--- START ---

===== config.mk =====
export PLATFORM = sky130hd
export DESIGN_NAME = gamepad_poll_scheduler_flat
export DESIGN_NICKNAME = d
export VERILOG_FILES = /design/src/rtl/gamepad_pkg.sv /design/src/rtl/gamepad_poll_scheduler_if.sv /design/src/rtl/gamepad_bit_mapper.sv /design/src/rtl/gamepad_poll_scheduler.sv /design/src/flat_wrapper.sv
export SDC_FILE = /design/constraint.sdc
export NUM_CORES = 1
export LEC_CHECK = 0
export CORE_MARGIN = 4
export CORE_UTILIZATION = 55
export DETAILED_ROUTE_END_ITERATION = 8
export PLACE_DENSITY_LB_ADDON = 0.12
export REMOVE_ABC_BUFFERS = 1
export SKIP_LAST_GASP = 1
export SLEW_MARGIN = 25
export SYNTH_ARGS = -nofsm -noshare
export SYNTH_HDL_FRONTEND = slang
export SYNTH_HIERARCHICAL = 1
export SYNTH_SLANG_ARGS = --single-unit

===== constraint.sdc =====
create_clock -name clk_50 -period 2.41 [get_ports clk_50]
set_input_delay 0.482 -clock clk_50 [delete_from_list [all_inputs] [get_ports clk_50]]
set_output_delay 0.482 -clock clk_50 [all_outputs]
set_load 0.05 [all_outputs]

===== src/rtl/gamepad_pkg.sv =====
// Shared definitions for the gamepad poll scheduler:
// button indices, FSM states and default timing.
package gamepad_pkg;

    localparam int BTN_W = 12;
    localparam int BTN_A = 0;
    localparam int BTN_B = 1;
    localparam int BTN_SELECT = 2;
    localparam int BTN_START = 3;
    localparam int BTN_UP = 4;
    localparam int BTN_DOWN = 5;
    localparam int BTN_LEFT = 6;
    localparam int BTN_RIGHT = 7;
    localparam int BTN_Y = 8;
    localparam int BTN_X = 9;
    localparam int BTN_L = 10;
    localparam int BTN_R = 11;

    localparam int RAW_W = 16;

    localparam int HALF_BIT_DEF = 150;
    localparam int LATCH_CYC_DEF = 300;
    localparam int POLL_PERIOD_DEF = 833333;
    localparam int TMR_W_DEF = 20;

    typedef enum logic [1:0] {
        IDLE = 2'd0,
        LATCH = 2'd1,
        SHIFT = 2'd2,
        COMMIT = 2'd3
    } state_t;

endpackage


===== src/rtl/gamepad_poll_scheduler_if.sv =====
// Snapshot bus between the poll scheduler and the game logic:
// button state, edge pulses, presence and the valid/ack handshake.
interface gamepad_poll_scheduler_if;
    import gamepad_pkg::*;

    logic [BTN_W-1:0] p1_buttons;
    logic [BTN_W-1:0] p2_buttons;
    logic [BTN_W-1:0] p1_pressed;
    logic [BTN_W-1:0] p2_pressed;
    logic [1:0] present;
    logic snap_valid;
    logic snap_ack;
    logic overrun;

    modport master (
        output p1_buttons,
        output p2_buttons,
        output p1_pressed,
        output p2_pressed,
        output present,
        output snap_valid,
        output overrun,
        input snap_ack
    );

    modport slave (
        input p1_buttons,
        input p2_buttons,
        input p1_pressed,
        input p2_pressed,
        input present,
        input snap_valid,
        input overrun,
        output snap_ack
    );

endinterface


===== src/rtl/gamepad_bit_mapper.sv =====
// Maps one port's 16 raw serial bits (low = pressed) onto
// the common 12-button word; an all-zero frame means no pad.
module gamepad_bit_mapper
    import gamepad_pkg::*;
(
    input logic [RAW_W-1:0] raw,
    input logic is_snes,
    output logic present,
    output logic [BTN_W-1:0] buttons
);

    // Decode by controller type, then blank an absent port
    always_comb begin
        buttons = '0;
        present = |raw;
        if (is_snes) begin
            buttons[BTN_B] = ~raw[0];
            buttons[BTN_Y] = ~raw[1];
            buttons[BTN_SELECT] = ~raw[2];
            buttons[BTN_START] = ~raw[3];
            buttons[BTN_UP] = ~raw[4];
            buttons[BTN_DOWN] = ~raw[5];
            buttons[BTN_LEFT] = ~raw[6];
            buttons[BTN_RIGHT] = ~raw[7];
            buttons[BTN_A] = ~raw[8];
            buttons[BTN_X] = ~raw[9];
            buttons[BTN_L] = ~raw[10];
            buttons[BTN_R] = ~raw[11];
        end else begin
            buttons[BTN_A] = ~raw[0];
            buttons[BTN_B] = ~raw[1];
            buttons[BTN_SELECT] = ~raw[2];
            buttons[BTN_START] = ~raw[3];
            buttons[BTN_UP] = ~raw[4];
            buttons[BTN_DOWN] = ~raw[5];
            buttons[BTN_LEFT] = ~raw[6];
            buttons[BTN_RIGHT] = ~raw[7];
        end
        if (!present) begin
            buttons = '0;
        end
    end

endmodule


===== src/rtl/gamepad_poll_scheduler.sv =====
// Polls two (S)NES ports over a shared latch/clock pair and
// publishes a 12-button snapshot per player with valid/ack.
module gamepad_poll_scheduler
    import gamepad_pkg::*;
#(
    parameter int HALF_BIT = HALF_BIT_DEF,
    parameter int LATCH_CYC = LATCH_CYC_DEF,
    parameter int POLL_PERIOD = POLL_PERIOD_DEF,
    parameter int TMR_W = TMR_W_DEF
) (
    input logic clk_50,
    input logic reset,
    input logic poll_en,
    input logic frame_sync,
    input logic [1:0] is_snes,
    input logic [1:0] pad_data,
    output logic pad_latch,
    output logic pad_clk,
    output logic busy,
    gamepad_poll_scheduler_if.master snap
);

    localparam int BIT_CYC = 2 * HALF_BIT;
    localparam int CNT_MAX = (LATCH_CYC > BIT_CYC) ? LATCH_CYC : BIT_CYC;
    localparam int CNT_W = $clog2(CNT_MAX + 1);

    localparam logic [CNT_W-1:0] LATCH_LAST = CNT_W'(LATCH_CYC - 1);
    localparam logic [CNT_W-1:0] HALF_LAST = CNT_W'(HALF_BIT - 1);
    localparam logic [CNT_W-1:0] HALF_LEN = CNT_W'(HALF_BIT);
    localparam logic [CNT_W-1:0] BIT_LAST = CNT_W'(BIT_CYC - 1);
    localparam logic [TMR_W-1:0] TMR_LAST = TMR_W'(POLL_PERIOD - 1);

    state_t state;
    state_t state_nx;

    logic [CNT_W-1:0] cyc_cnt;
    logic [3:0] bit_idx;
    logic [TMR_W-1:0] tmr;
    logic [1:0] snes_q;
    logic [RAW_W-1:0] raw1;
    logic [RAW_W-1:0] raw2;

    logic [BTN_W-1:0] btn1_q;
    logic [BTN_W-1:0] btn2_q;
    logic [BTN_W-1:0] btn1_nx;
    logic [BTN_W-1:0] btn2_nx;
    logic [1:0] pres_q;
    logic [1:0] pres_nx;
    logic valid_q;
    logic ovr_q;

    logic start;
    logic tmr_hit;
    logic latch_done;
    logic half_pt;
    logic bit_end;
    logic last_bit;
    logic commit;

    assign tmr_hit = (tmr == TMR_LAST);
    assign latch_done = (cyc_cnt == LATCH_LAST);
    assign half_pt = (cyc_cnt == HALF_LAST);
    assign bit_end = (cyc_cnt == BIT_LAST);
    assign last_bit = (bit_idx == 4'd15);
    assign commit = (state == COMMIT);

    // State register
    always_ff @(posedge clk_50) begin
        if (!reset) begin
            state <= IDLE;
        end else begin
            state <= state_nx;
        end
    end

    // Next-state logic and poll start decision
    always_comb begin
        state_nx = state;
        start = 1'b0;
        unique case (state)
            IDLE: begin
                if (poll_en && (frame_sync || tmr_hit)) begin
                    start = 1'b1;
                    state_nx = LATCH;
                end
            end
            LATCH: begin
                if (latch_done) begin
                    state_nx = SHIFT;
                end
            end
            SHIFT: begin
                if (bit_end && last_bit) begin
                    state_nx = COMMIT;
                end
            end
            COMMIT: begin
                state_nx = IDLE;
            end
            default: begin
                state_nx = IDLE;
            end
        endcase
    end

    // Phase cycle counter and bit index; both rest at 0 in IDLE
    always_ff @(posedge clk_50) begin
        if (!reset) begin
            cyc_cnt <= '0;
            bit_idx <= '0;
        end else begin
            unique case (state)
                LATCH: begin
                    cyc_cnt <= latch_done ? '0 : cyc_cnt + CNT_W'(1);
                end
                SHIFT: begin
                    if (bit_end) begin
                        cyc_cnt <= '0;
                        bit_idx <= bit_idx + 4'd1;
                    end else begin
                        cyc_cnt <= cyc_cnt + CNT_W'(1);
                    end
                end
                default: begin
                    cyc_cnt <= '0;
                    bit_idx <= '0;
                end
            endcase
        end
    end

    // Fallback timer, saturating so a late IDLE still triggers
    always_ff @(posedge clk_50) begin
        if (!reset) begin
            tmr <= '0;
        end else if (start || !poll_en) begin
            tmr <= '0;
        end else if (!tmr_hit) begin
            tmr <= tmr + TMR_W'(1);
        end
    end

    // Controller type is frozen for the whole poll
    always_ff @(posedge clk_50) begin
        if (!reset) begin
            snes_q <= '0;
        end else if (start) begin
            snes_q <= is_snes;
        end
    end

    // Sample both data lines just before pad_clk falls
    always_ff @(posedge clk_50) begin
        if (!reset) begin
            raw1 <= '0;
            raw2 <= '0;
        end else if (state == SHIFT && half_pt) begin
            raw1[bit_idx] <= pad_data[0];
            raw2[bit_idx] <= pad_data[1];
        end
    end

    gamepad_bit_mapper u_map_p1 (
        .raw(raw1),
        .is_snes(snes_q[0]),
        .present(pres_nx[0]),
        .buttons(btn1_nx)
    );

    gamepad_bit_mapper u_map_p2 (
        .raw(raw2),
        .is_snes(snes_q[1]),
        .present(pres_nx[1]),
        .buttons(btn2_nx)
    );

    // Snapshot registers load at the end of COMMIT
    always_ff @(posedge clk_50) begin
        if (!reset) begin
            btn1_q <= '0;
            btn2_q <= '0;
            pres_q <= '0;
        end else if (commit) begin
            btn1_q <= btn1_nx;
            btn2_q <= btn2_nx;
            pres_q <= pres_nx;
        end
    end

    // Handshake: a commit always wins over a same-cycle ack
    always_ff @(posedge clk_50) begin
        if (!reset) begin
            valid_q <= 1'b0;
            ovr_q <= 1'b0;
        end else if (commit) begin
            valid_q <= 1'b1;
            if (valid_q) begin
                ovr_q <= ~snap.snap_ack;
            end
        end else if (valid_q && snap.snap_ack) begin
            valid_q <= 1'b0;
            ovr_q <= 1'b0;
        end
    end

    assign pad_latch = (state == LATCH);
    assign pad_clk = !(state == SHIFT && cyc_cnt >= HALF_LEN);
    assign busy = (state != IDLE);

    assign snap.p1_buttons = btn1_q;
    assign snap.p2_buttons = btn2_q;
    assign snap.p1_pressed = commit ? (btn1_nx & ~btn1_q) : '0;
    assign snap.p2_pressed = commit ? (btn2_nx & ~btn2_q) : '0;
    assign snap.present = pres_q;
    assign snap.snap_valid = valid_q;
    assign snap.overrun = ovr_q;

endmodule

===== src/flat_wrapper.sv =====
// flat-port wrapper written by rule: the top's interface ports become plain ports
module gamepad_poll_scheduler_flat import gamepad_pkg::*;
#(
    parameter int HALF_BIT = HALF_BIT_DEF,
    parameter int LATCH_CYC = LATCH_CYC_DEF,
    parameter int POLL_PERIOD = POLL_PERIOD_DEF,
    parameter int TMR_W = TMR_W_DEF
)
  (clk_50, reset, poll_en, frame_sync, is_snes, pad_data, pad_latch, pad_clk, busy, snap_p1_buttons, snap_p2_buttons, snap_p1_pressed, snap_p2_pressed, snap_present, snap_snap_valid, snap_overrun, snap_snap_ack);
  gamepad_poll_scheduler_if snap_i ();
  input logic clk_50;
  input logic reset;
  input logic poll_en;
  input logic frame_sync;
  input logic [1:0] is_snes;
  input logic [1:0] pad_data;
  output logic pad_latch;
  output logic pad_clk;
  output logic busy;
  output wire logic [$bits(snap_i.p1_buttons)-1:0] snap_p1_buttons;
  output wire logic [$bits(snap_i.p2_buttons)-1:0] snap_p2_buttons;
  output wire logic [$bits(snap_i.p1_pressed)-1:0] snap_p1_pressed;
  output wire logic [$bits(snap_i.p2_pressed)-1:0] snap_p2_pressed;
  output wire logic [$bits(snap_i.present)-1:0] snap_present;
  output wire logic [$bits(snap_i.snap_valid)-1:0] snap_snap_valid;
  output wire logic [$bits(snap_i.overrun)-1:0] snap_overrun;
  input wire logic [$bits(snap_i.snap_ack)-1:0] snap_snap_ack;
  assign snap_p1_buttons = snap_i.p1_buttons;
  assign snap_p2_buttons = snap_i.p2_buttons;
  assign snap_p1_pressed = snap_i.p1_pressed;
  assign snap_p2_pressed = snap_i.p2_pressed;
  assign snap_present = snap_i.present;
  assign snap_snap_valid = snap_i.snap_valid;
  assign snap_overrun = snap_i.overrun;
  assign snap_i.snap_ack = snap_snap_ack;
  gamepad_poll_scheduler #(.HALF_BIT(HALF_BIT), .LATCH_CYC(LATCH_CYC), .POLL_PERIOD(POLL_PERIOD), .TMR_W(TMR_W)) u_core (.clk_50(clk_50), .reset(reset), .poll_en(poll_en), .frame_sync(frame_sync), .is_snes(is_snes), .pad_data(pad_data), .pad_latch(pad_latch), .pad_clk(pad_clk), .busy(busy), .snap(snap_i));
endmodule

==> results.md <==
* Vias at 4041
* Slew at the pin with the worst max-slew slack at 638 ps
* Vias in the first global route at 3806
* Final-stage net count at 624
* Max Freq at 422 MHz
* GPL Wtd Cong at 0.888
* Worst Path Arrival at 1890 ps
* Num ports at 64
* Fin crit share at 98.3%
* Slowest CP cell: nor4_2
* Critical path endpoint category: output pin
* Initial antenna violation count at 0
* CTS Root Cell: clkbuf_8
* Initial Utilization at 57.4%
* Total Wirelength at 10900 um
* Crit-path max FO at 6
* Worst Setup Start Kind: register
* Share of cells above drive strength 1 at 11.9%
* Fin. max-slew vios at 0
* Yosys cell types at 46
* Num CTS Buffers at 9
* Routed wl met3 at 660 um
* Fin area at 6030 sq um
* GRT Overall Usage at 21.2%
* Mapped Cells at 549
* Worst-skew pair later-pin latency at 360 ps
* CTS max path bufs at 2
* Number of setup violations in the final report at 0
* Routed length per instance at 15.3 um
* Global-route wire length before repair at 17700 um
* Top sig layer: met4
* Post-synth ARST share at 0%
* Clk slew on worst S/H paths at 90 ps
* CP delay by family, top: simple AND/OR/NAND/NOR gates
* Post-DP Area at 5700 sq um
* ANT cells at 0
* Worst Path Buf+Inv at 1
* MaxCap Viol Count at 0
* TritonCTS clock tree: done
* Worst path cell trace: nor4_2, and4_2, nor2_1, and3b_1, buf_12
* Drt pass-1 iters at 4
* Routed Antenna Nets at 0
* PD cells at 524 nW/um^2
* Commonest non-fill, non-tap cells in the layout: dfxtp_1, nor2_1, nand2_1, nor2b_1, mux2i_1
* Commonest non-fill, non-tap cell in the layout: dfxtp_1
* Row count at 33
* Total gr overflow at 0
* Synth warn at 6
* RSZ-0062 raised after global routing: yes
* Worst Skew at 14.1 ps
* Required time worst endpoint at 1930 ps
* Htree depth at 3
* Post-CTS Setup Repair Bufs at 0
* Worst VDD drop at 0.447 mV
* Sink Count at 97
* Average size of a mapped cell at 8.71 sq um
* Core area at 8340 sq um
* PortBufs at 63
* Final-report hold violation count at 0
* Die H at 101 um
* Min cycle time layout at 2370 ps
* Synthesized cell area at 4780 sq um
* Hold-fix buffers, CTS at 0
* Metal2 WL at 4990 um
* Kind of critical path: register to output pin
* FF+latch count, synth at 97
* Die W at 101 um
* HPWL Detailed at 7570 um
* Post-synth EDFFs at 0
* R2R Setup Slk at 280 ps
* Critical Path Max Stage Delay at 400 ps
* Top FF cell, synth: dfxtp_1
* Sequential cell area fraction in the yosys report at 40.6%
* Outcome: finished clean
* M1 WL at 5050 um
* Slew HR at 57.4%
* Vias per inst at 5.68
* Largest net degree at the start of global routing at 54
* Leakage at 2.11 nW
* TNS Setup at 0 ps
* Full die area at 10300 sq um
* Worst hold path class: primary input to register
* DRT iter0 DRCs at 209
* Area growth syn-to-layout at 26.1%
* Drt drc at 0
repair_timing:
| action | 4_1_cts | 5_1_grt |
|---|---|---|
| resized for setup | 2 | 20 |
| pin swaps | 0 | 4 |
| gates cloned | 0 | 2 |
| endpoints found under the setup margin | 18 | 24 |
power by group:
part | leakage (nW) | internal (mW) | switching [mW] | total, mW
Sequential | 0.784 | 1.63 | 0.0397 | 1.67
Clock | 0.0970 | 0.512 | 0.545 | 1.06
Combinational | 1.23 | 0.161 | 0.276 | 0.437
Total | 2.11 | 2.30 | 0.861 | 3.16
cell usage after synthesis (2+ instances only):
cell type  count  area [sq um]
clkbuf_1      21          78.8
nor3b_1       11          82.6
buf_2          2          10.0
nor2_1        61           229
o21a_1         2          15.0
nand4_1       12          75.1
xnor2_1       13           114
nand2b_1       2          12.5
or3_1          2          12.5
and3b_1       25           219
and4_1         2          17.5
xor2_1         9          78.8
nor3_1         6          30.0
buf_1          3          11.3
and4_4         2          22.5
or4_1          3          22.5
buf_6          2          22.5
nor4_1         8          50.1
a21oi_1        8          40.0
a21o_1         2          15.0
o21ai_0       27           135
a31oi_1        3          18.8
mux2i_1       37           370
and3_1         3          18.8
ha_1          13           163
nand3_1       17          85.1
dfxtp_1       97          1940
a21boi_0      27           203
nand2_1       51           191
nor2b_1       43           269
a211oi_1       5          37.5
inv_1         14          52.6
nand3b_1       3          22.5
state kept, by name, summed over array words and instances (netlist names), 2 cells and up:
name	count
u_core/raw1	16
u_core/cyc_cnt	9
u_core/bit_idx	4
u_core/tmr	20
u_core/snap.p2_buttons	12
u_core/state	2
u_core/snap.present	2
u_core/snap.p1_buttons	12
u_core/raw2	16
u_core/snes_q	2
per-layer routing:
metal | GRT usage (%) | vias up
li1 | - | 1997
met5 | 0 | -
met1 | 28.6 | 1911
met2 | 33.9 | 114
met4 | 5.73 | 0
met3 | 5.17 | 19
worst register-to-register path, delay by kind of cell, from the launching register on:
family | cells | cell delay, ps
DFF | 1 | 360
AOI/OAI and AO/OA | 2 | 350
and+or+nand+nor | 3 | 1050
buffers and inverters | 1 | 230
kinds of logic (layout without fill, tap and decap cells):
logic type | count (synthesis) | after routing | share of synthesized area [%]
xor+xnor | 22 | 22 | 4.03
buf+inv | 42 | 98 | 3.66
fa+ha+maj | 13 | 13 | 3.40
flops | 97 | 97 | 40.6
compound gates | 79 | 79 | 10.6
simple gates | 259 | 261 | 30.0
mux | 37 | 37 | 7.74
worst paths after layout:
| path | from | end | cells after the start |
|---|---|---|---|
| max | u_core/raw2[12] | snap_p2_pressed[2] | 5 |
| min | reset | u_core/snap.p1_buttons[10] | 2 |
| max reg2reg | u_core/tmr[7] | u_core/tmr[14] | 6 |
| min reg2reg | u_core/snap.overrun | u_core/snap.overrun | 2 |
layout make-up:
| type | count | area, sq um |
|---|---|---|
| clock buffer | 12 | 145 |
| clock inverter | 4 | 51.3 |
| fill | 612 | 2310 |
| inverter | 14 | 52.6 |
| multi-input combinational | 412 | 2790 |
| sequential | 97 | 1950 |
| tap | 105 | 131 |
| timing repair buffer | 68 | 908 |
through the flow:
stage | setup WS (ps) | utilization, % | cells | hold WS (ps) | power [mW]
detailed placement | 312 | 68.4 | 694 | 462 | 2.14
finish | 41.8 | 72.3 | 712 | 435 | 3.16
global placement | 365 | 68.4 | 694 | 450 | 2.13
global route | -27.1 | 72.3 | 712 | 429 | 3.30
floorplan | -301 | - | 521 | 456 | 2.00
CTS | -2.04 | 70.9 | 710 | 419 | 3.19
Note: power is estimated with default switching activity, not from simulation.
==> RTL edit (same flow settings) <==
`BTN_W`: 12 -> 18.
--- a/src/rtl/gamepad_pkg.sv
+++ b/src/rtl/gamepad_pkg.sv
@@ -2,7 +2,7 @@
 // button indices, FSM states and default timing.
 package gamepad_pkg;
 
-    localparam int BTN_W = 12;
+    localparam int BTN_W = 18;
     localparam int BTN_A = 0;
     localparam int BTN_B = 1;
     localparam int BTN_SELECT = 2;
Ports: changed (resized snap_p1_buttons, snap_p1_pressed, snap_p2_buttons and snap_p2_pressed); port bits go from 64 to 88. The function was not compared with the original's and may differ.
==> RTL edit against the original RTL <==
- power grew 13%
- via count grew 8.9%
- worst setup slack got worse by 0.016 ns
- first-iteration DRC count rose by 7.7%
- count of clock-buffer cells in the layout did not move
- sequential cell count increased by 12
- synthesized cell count increased by 11%
- wire length up 11%
- register-to-register slack worse by 0.02 ns
- area after synthesis is 14% higher
- global-route usage is 0.44 points lower
- final area grew 13%
- critical path type unchanged
- largest cell class unchanged
==> RTL edit: results (changes against the original RTL) <==
- M1 GR Usage: 0.274 (was 0.286)
- Hold Crit Class: flip-flop to flip-flop (was input pin to flip-flop)
- Avg Vias per Cell: 5.45 (was 5.68)
- Crit path launch: u_core/raw1[8] (was u_core/raw2[12])
- Clock Skew: 0.0145 ns (was 0.0141 ns)
- Global-route usage over all layers: 0.207 (was 0.212)
- Final wirelength: 12.1 mm (was 10.9 mm)
- IO Port Bufs: 75 (was 63)
- Crit path max-delay cell type: nor4_4 (was nor4_2)
- Worst setup margin: 0.0263 ns (was 0.0418 ns)
- Worst Max-Slew Pin Slew: 0.652 ns (was 0.638 ns)
- Final net count: 693 (was 624)
- R2R setup slack: 0.26 ns (was 0.28 ns)
- Met2 usage: 0.350 (was 0.339)
- Avg Inst Size Synth: 9.00 sq um (was 8.71 sq um)
- Final Wtd Congestion: 0.844 (was 0.888)
- Worst hold slack: 0.485 ns (was 0.435 ns)
- Met2 WL: 6.04 mm (was 4.99 mm)
- Worst-case reg-to-reg path depth: 5 (was 6)
- Status: completed (unchanged)
- Hold_sp: u_core/snap.overrun (was reset)
- Area grow syn2layout: 25.3% (was 26.1%)
- Non-Filler Instances: 808 (was 712)
- Non-clock inverters: 17 (was 14)
- Metal3 WL: 598 um (was 660 um)
-- RTL edit: worst max-delay path: cells and delay by family (launching register included) --
kind,cells,cell delay (ns)
flip-flops,1,0.36
buffers and inverters,1,0.15
AND/OR/NAND/NOR,4,1.04
-- RTL edit: cell families (layout without fill, tap and decap cells) --
group | Yosys count | after routing | synth area share
simple gates | 272 | 274 | 0.292
flops | 109 | 109 | 0.400
compound gates | 78 | 78 | 0.0958
buf+inv | 61 | 117 | 0.0550
mux | 49 | 49 | 0.0898
xor+xnor | 23 | 23 | 0.0369
fa+ha+maj | 13 | 13 | 0.0298
other cells | 2 | 12 | 0.00138
-- RTL edit: timing repair --
item / CTS / global route
gates cloned: 1 / 1
resized for setup: 7 / 11
endpoints found under the setup margin: 24 / 19
setup buffers: 1 / 0
pin swaps: 1 / 3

--- END ---

_WHAT THIS TASK INVOLVES_
What is needed is an exact copy of the lines above, from the one containing "count at 33" through the one containing "cloned | 0 | 2 |", with nothing added.

_TASK RESULT_
* Row count at 33
* Total gr overflow at 0
* Synth warn at 6
* RSZ-0062 raised after global routing: yes
* Worst Skew at 14.1 ps
* Required time worst endpoint at 1930 ps
* Htree depth at 3
* Post-CTS Setup Repair Bufs at 0
* Worst VDD drop at 0.447 mV
* Sink Count at 97
* Average size of a mapped cell at 8.71 sq um
* Core area at 8340 sq um
* PortBufs at 63
* Final-report hold violation count at 0
* Die H at 101 um
* Min cycle time layout at 2370 ps
* Synthesized cell area at 4780 sq um
* Hold-fix buffers, CTS at 0
* Metal2 WL at 4990 um
* Kind of critical path: register to output pin
* FF+latch count, synth at 97
* Die W at 101 um
* HPWL Detailed at 7570 um
* Post-synth EDFFs at 0
* R2R Setup Slk at 280 ps
* Critical Path Max Stage Delay at 400 ps
* Top FF cell, synth: dfxtp_1
* Sequential cell area fraction in the yosys report at 40.6%
* Outcome: finished clean
* M1 WL at 5050 um
* Slew HR at 57.4%
* Vias per inst at 5.68
* Largest net degree at the start of global routing at 54
* Leakage at 2.11 nW
* TNS Setup at 0 ps
* Full die area at 10300 sq um
* Worst hold path class: primary input to register
* DRT iter0 DRCs at 209
* Area growth syn-to-layout at 26.1%
* Drt drc at 0
repair_timing:
| action | 4_1_cts | 5_1_grt |
|---|---|---|
| resized for setup | 2 | 20 |
| pin swaps | 0 | 4 |
| gates cloned | 0 | 2 |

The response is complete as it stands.